■ ACTION ITEM
Take the entries that follow and write each one out exactly.

■ EXTRACTED DATA
+-------+

<file path="src/rtl/phy_lane_config_ctrl.sv">
// phy_lane_config_ctrl: collects lane->connection assignment beats, builds the
// per-lane and per-connection lane tables, pulses physical_layer_program_en,
// then tracks link-up of every assigned lane.
// Optional feature macro: PHY_CFG_TIMEOUT_EN (WAIT_UP timeout, error code 3).
module phy_lane_config_ctrl #(
  parameter int NUM_LANES     = 4,
  parameter int LANE_ID_WIDTH = 2,
  parameter int CONN_ID_WIDTH = 2,
  parameter int PROG_CYCLES   = 4,
  parameter int UP_TIMEOUT    = 65535
) (
  input  logic                                         clk,
  input  logic                                         rst_n,
  input  logic                                         cfg_valid,
  output logic                                         cfg_ready,
  input  logic [LANE_ID_WIDTH-1:0]                     cfg_lane,
  input  logic [CONN_ID_WIDTH-1:0]                     cfg_conn_id,
  input  logic                                         cfg_last,
  input  logic                                         reconfig,
  input  logic [NUM_LANES-1:0]                         lanes_up,
  output logic [NUM_LANES-1:0][CONN_ID_WIDTH-1:0]      lanes_connection_id,
  output logic [NUM_LANES-1:0][LANE_ID_WIDTH-1:0]      lanes_order_id,
  output logic [NUM_LANES-1:0][NUM_LANES-1:0]          physical_lane_list,
  output logic [NUM_LANES-1:0][LANE_ID_WIDTH:0]        physical_lane_list_count,
  output logic [CONN_ID_WIDTH-1:0]                     num_connections_minus_one,
  output logic                                         physical_layer_program_en,
  output logic                                         connections_ready,
  output logic [1:0]                                   cfg_error,
  output logic [2:0]                                   cfg_state
);

  typedef enum logic [2:0] {
    S_IDLE    = 3'd0,
    S_COLLECT = 3'd1,
    S_PROGRAM = 3'd2,
    S_WAIT_UP = 3'd3,
    S_READY   = 3'd4,
    S_ERROR   = 3'd5
  } state_t;

  state_t                                  state, state_nxt;
  logic [1:0]                              err_nxt;
  logic [NUM_LANES-1:0]                    assigned;
  logic [NUM_LANES-1:0]                    up_q;
  logic                                    rdy_q;
  logic [31:0]                             prog_cnt;
  logic                                    accept, dup, gap, all_up;
  logic [NUM_LANES-1:0][LANE_ID_WIDTH:0]   cnt_nxt;
  logic [CONN_ID_WIDTH-1:0]                max_nxt;

  // reconfig must block a same-cycle beat, so it gates the registered ready
  assign cfg_ready = rdy_q & ~reconfig;
  assign accept    = cfg_valid & cfg_ready;
  assign dup       = assigned[cfg_lane];
  assign all_up    = ((up_q & assigned) == assigned);
  assign cfg_state = state;

  // Counts and max connection id as they will be after this beat, for the gap check
  always_comb begin
    cnt_nxt = physical_lane_list_count;
    max_nxt = num_connections_minus_one;
    if (accept && !dup) begin
      cnt_nxt[cfg_conn_id] = physical_lane_list_count[cfg_conn_id] + 1'b1;
      if (cfg_conn_id > max_nxt) max_nxt = cfg_conn_id;
    end
    gap = 1'b0;
    for (int c = 0; c < NUM_LANES; c++)
      if ((CONN_ID_WIDTH'(c) <= max_nxt) && (cnt_nxt[c] == '0)) gap = 1'b1;
  end

`ifdef PHY_CFG_TIMEOUT_EN
  logic [31:0] to_cnt;
  logic        to_hit;
  assign to_hit = (to_cnt >= 32'(UP_TIMEOUT - 1));

  // Timeout counter: runs only while staying in WAIT_UP, zero elsewhere
  always_ff @(posedge clk or negedge rst_n) begin
    if (!rst_n)                                          to_cnt <= '0;
    else if (state == S_WAIT_UP && state_nxt == S_WAIT_UP) to_cnt <= to_cnt + 1'b1;
    else                                                 to_cnt <= '0;
  end
`else
  logic to_hit;
  logic unused_to;
  assign to_hit    = 1'b0;
  assign unused_to = (UP_TIMEOUT == 0);
`endif

  // Next-state and error-code decode; reconfig overrides everything
  always_comb begin
    state_nxt = state;
    err_nxt   = cfg_error;
    case (state)
      S_IDLE, S_COLLECT: begin
        if (accept) begin
          if (dup) begin
            state_nxt = S_ERROR;
            err_nxt   = 2'd1;
          end else if (cfg_last) begin
            if (gap) begin
              state_nxt = S_ERROR;
              err_nxt   = 2'd2;
            end else begin
              state_nxt = S_PROGRAM;
            end
          end else begin
            state_nxt = S_COLLECT;
          end
        end
      end
      S_PROGRAM: if (prog_cnt == 32'(PROG_CYCLES - 1)) state_nxt = S_WAIT_UP;
      S_WAIT_UP: begin
        if (all_up) state_nxt = S_READY;
        else if (to_hit) begin
          state_nxt = S_ERROR;
          err_nxt   = 2'd3;
        end
      end
      S_READY:  if (!all_up) state_nxt = S_WAIT_UP;
      S_ERROR:  state_nxt = S_ERROR;
      default:  state_nxt = S_IDLE;
    endcase
    if (reconfig) begin
      state_nxt = S_IDLE;
      err_nxt   = 2'd0;
    end
  end

  // State, registered status outputs, program-pulse counter, lane-up sampling
  always_ff @(posedge clk or negedge rst_n) begin
    if (!rst_n) begin
      state                     <= S_IDLE;
      cfg_error                 <= 2'd0;
      rdy_q                     <= 1'b1;
      physical_layer_program_en <= 1'b0;
      connections_ready         <= 1'b0;
      prog_cnt                  <= '0;
      up_q                      <= '0;
    end else begin
      state                     <= state_nxt;
      cfg_error                 <= err_nxt;
      rdy_q                     <= (state_nxt == S_IDLE) || (state_nxt == S_COLLECT);
      physical_layer_program_en <= (state_nxt == S_PROGRAM);
      connections_ready         <= (state_nxt == S_READY);
      prog_cnt                  <= (state == S_PROGRAM) ? prog_cnt + 1'b1 : '0;
      up_q                      <= lanes_up;
    end
  end

  // Lane/connection tables: written on an accepted non-duplicate beat, cleared by reconfig
  always_ff @(posedge clk or negedge rst_n) begin
    if (!rst_n) begin
      assigned                  <= '0;
      lanes_connection_id       <= '0;
      lanes_order_id            <= '0;
      physical_lane_list        <= '0;
      physical_lane_list_count  <= '0;
      num_connections_minus_one <= '0;
    end else if (reconfig) begin
      assigned                  <= '0;
      lanes_connection_id       <= '0;
      lanes_order_id            <= '0;
      physical_lane_list        <= '0;
      physical_lane_list_count  <= '0;
      num_connections_minus_one <= '0;
    end else if (accept && !dup) begin
      assigned[cfg_lane]                        <= 1'b1;
      lanes_connection_id[cfg_lane]             <= cfg_conn_id;
      lanes_order_id[cfg_lane]                  <= physical_lane_list_count[cfg_conn_id][LANE_ID_WIDTH-1:0];
      physical_lane_list[cfg_conn_id][cfg_lane] <= 1'b1;
      physical_lane_list_count                  <= cnt_nxt;
      num_connections_minus_one                 <= max_nxt;
    end
  end

endmodule

</file>
==> src/rtl/cla_pkg.sv <==
// Shared definitions for the nibble-serial wide adder sequencer.
package cla_pkg;

  localparam int unsigned NIBBLE_W = 4;

  typedef enum logic [1:0] {
    StIdle = 2'd0,
    StRun  = 2'd1,
    StDone = 2'd2
  } state_e;

  // Width of an index over n items, never less than one bit.
  function automatic int unsigned idx_width(input int unsigned n);
    return (n <= 1) ? 1 : $clog2(n);
  endfunction

endpackage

+-------+

■ WRITTEN ANSWER
<file path="src/rtl/phy_lane_config_ctrl.sv">
// phy_lane_config_ctrl: collects lane->connection assignment beats, builds the
// per-lane and per-connection lane tables, pulses physical_layer_program_en,
// then tracks link-up of every assigned lane.
// Optional feature macro: PHY_CFG_TIMEOUT_EN (WAIT_UP timeout, error code 3).
module phy_lane_config_ctrl #(
  parameter int NUM_LANES     = 4,
  parameter int LANE_ID_WIDTH = 2,
  parameter int CONN_ID_WIDTH = 2,
  parameter int PROG_CYCLES   = 4,
  parameter int UP_TIMEOUT    = 65535
) (
  input  logic                                         clk,
  input  logic                                         rst_n,
  input  logic                                         cfg_valid,
  output logic                                         cfg_ready,
  input  logic [LANE_ID_WIDTH-1:0]                     cfg_lane,
  input  logic [CONN_ID_WIDTH-1:0]                     cfg_conn_id,
  input  logic                                         cfg_last,
  input  logic                                         reconfig,
  input  logic [NUM_LANES-1:0]                         lanes_up,
  output logic [NUM_LANES-1:0][CONN_ID_WIDTH-1:0]      lanes_connection_id,
  output logic [NUM_LANES-1:0][LANE_ID_WIDTH-1:0]      lanes_order_id,
  output logic [NUM_LANES-1:0][NUM_LANES-1:0]          physical_lane_list,
  output logic [NUM_LANES-1:0][LANE_ID_WIDTH:0]        physical_lane_list_count,
  output logic [CONN_ID_WIDTH-1:0]                     num_connections_minus_one,
  output logic                                         physical_layer_program_en,
  output logic                                         connections_ready,
  output logic [1:0]                                   cfg_error,
  output logic [2:0]                                   cfg_state
);

  typedef enum logic [2:0] {
    S_IDLE    = 3'd0,
    S_COLLECT = 3'd1,
    S_PROGRAM = 3'd2,
    S_WAIT_UP = 3'd3,
    S_READY   = 3'd4,
    S_ERROR   = 3'd5
  } state_t;

  state_t                                  state, state_nxt;
  logic [1:0]                              err_nxt;
  logic [NUM_LANES-1:0]                    assigned;
  logic [NUM_LANES-1:0]                    up_q;
  logic                                    rdy_q;
  logic [31:0]                             prog_cnt;
  logic                                    accept, dup, gap, all_up;
  logic [NUM_LANES-1:0][LANE_ID_WIDTH:0]   cnt_nxt;
  logic [CONN_ID_WIDTH-1:0]                max_nxt;

  // reconfig must block a same-cycle beat, so it gates the registered ready
  assign cfg_ready = rdy_q & ~reconfig;
  assign accept    = cfg_valid & cfg_ready;
  assign dup       = assigned[cfg_lane];
  assign all_up    = ((up_q & assigned) == assigned);
  assign cfg_state = state;

  // Counts and max connection id as they will be after this beat, for the gap check
  always_comb begin
    cnt_nxt = physical_lane_list_count;
    max_nxt = num_connections_minus_one;
    if (accept && !dup) begin
      cnt_nxt[cfg_conn_id] = physical_lane_list_count[cfg_conn_id] + 1'b1;
      if (cfg_conn_id > max_nxt) max_nxt = cfg_conn_id;
    end
    gap = 1'b0;
    for (int c = 0; c < NUM_LANES; c++)
      if ((CONN_ID_WIDTH'(c) <= max_nxt) && (cnt_nxt[c] == '0)) gap = 1'b1;
  end

`ifdef PHY_CFG_TIMEOUT_EN
  logic [31:0] to_cnt;
  logic        to_hit;
  assign to_hit = (to_cnt >= 32'(UP_TIMEOUT - 1));

  // Timeout counter: runs only while staying in WAIT_UP, zero elsewhere
  always_ff @(posedge clk or negedge rst_n) begin
    if (!rst_n)                                          to_cnt <= '0;
    else if (state == S_WAIT_UP && state_nxt == S_WAIT_UP) to_cnt <= to_cnt + 1'b1;
    else                                                 to_cnt <= '0;
  end
`else
  logic to_hit;
  logic unused_to;
  assign to_hit    = 1'b0;
  assign unused_to = (UP_TIMEOUT == 0);
`endif

  // Next-state and error-code decode; reconfig overrides everything
  always_comb begin
    state_nxt = state;
    err_nxt   = cfg_error;
    case (state)
      S_IDLE, S_COLLECT: begin
        if (accept) begin
          if (dup) begin
            state_nxt = S_ERROR;
            err_nxt   = 2'd1;
          end else if (cfg_last) begin
            if (gap) begin
              state_nxt = S_ERROR;
              err_nxt   = 2'd2;
            end else begin
              state_nxt = S_PROGRAM;
            end
          end else begin
            state_nxt = S_COLLECT;
          end
        end
      end
      S_PROGRAM: if (prog_cnt == 32'(PROG_CYCLES - 1)) state_nxt = S_WAIT_UP;
      S_WAIT_UP: begin
        if (all_up) state_nxt = S_READY;
        else if (to_hit) begin
          state_nxt = S_ERROR;
          err_nxt   = 2'd3;
        end
      end
      S_READY:  if (!all_up) state_nxt = S_WAIT_UP;
      S_ERROR:  state_nxt = S_ERROR;
      default:  state_nxt = S_IDLE;
    endcase
    if (reconfig) begin
      state_nxt = S_IDLE;
      err_nxt   = 2'd0;
    end
  end

  // State, registered status outputs, program-pulse counter, lane-up sampling
  always_ff @(posedge clk or negedge rst_n) begin
    if (!rst_n) begin
      state                     <= S_IDLE;
      cfg_error                 <= 2'd0;
      rdy_q                     <= 1'b1;
      physical_layer_program_en <= 1'b0;
      connections_ready         <= 1'b0;
      prog_cnt                  <= '0;
      up_q                      <= '0;
    end else begin
      state                     <= state_nxt;
      cfg_error                 <= err_nxt;
      rdy_q                     <= (state_nxt == S_IDLE) || (state_nxt == S_COLLECT);
      physical_layer_program_en <= (state_nxt == S_PROGRAM);
      connections_ready         <= (state_nxt == S_READY);
      prog_cnt                  <= (state == S_PROGRAM) ? prog_cnt + 1'b1 : '0;
      up_q                      <= lanes_up;
    end
  end

  // Lane/connection tables: written on an accepted non-duplicate beat, cleared by reconfig
  always_ff @(posedge clk or negedge rst_n) begin
    if (!rst_n) begin
      assigned                  <= '0;
      lanes_connection_id       <= '0;
      lanes_order_id            <= '0;
      physical_lane_list        <= '0;
      physical_lane_list_count  <= '0;
      num_connections_minus_one <= '0;
    end else if (reconfig) begin
      assigned                  <= '0;
      lanes_connection_id       <= '0;
      lanes_order_id            <= '0;
      physical_lane_list        <= '0;
      physical_lane_list_count  <= '0;
      num_connections_minus_one <= '0;
    end else if (accept && !dup) begin
      assigned[cfg_lane]                        <= 1'b1;
      lanes_connection_id[cfg_lane]             <= cfg_conn_id;
      lanes_order_id[cfg_lane]                  <= physical_lane_list_count[cfg_conn_id][LANE_ID_WIDTH-1:0];
      physical_lane_list[cfg_conn_id][cfg_lane] <= 1'b1;
      physical_lane_list_count                  <= cnt_nxt;
      num_connections_minus_one                 <= max_nxt;
    end
  end

endmodule

</file>
==> src/rtl/cla_pkg.sv <==
// Shared definitions for the nibble-serial wide adder sequencer.
package cla_pkg;

  localparam int unsigned NIBBLE_W = 4;

  typedef enum logic [1:0] {
    StIdle = 2'd0,
    StRun  = 2'd1,
    StDone = 2'd2
  } state_e;

  // Width of an index over n items, never less than one bit.
  function automatic int unsigned idx_width(input int unsigned n);
    return (n <= 1) ? 1 : $clog2(n);
  endfunction

endpackage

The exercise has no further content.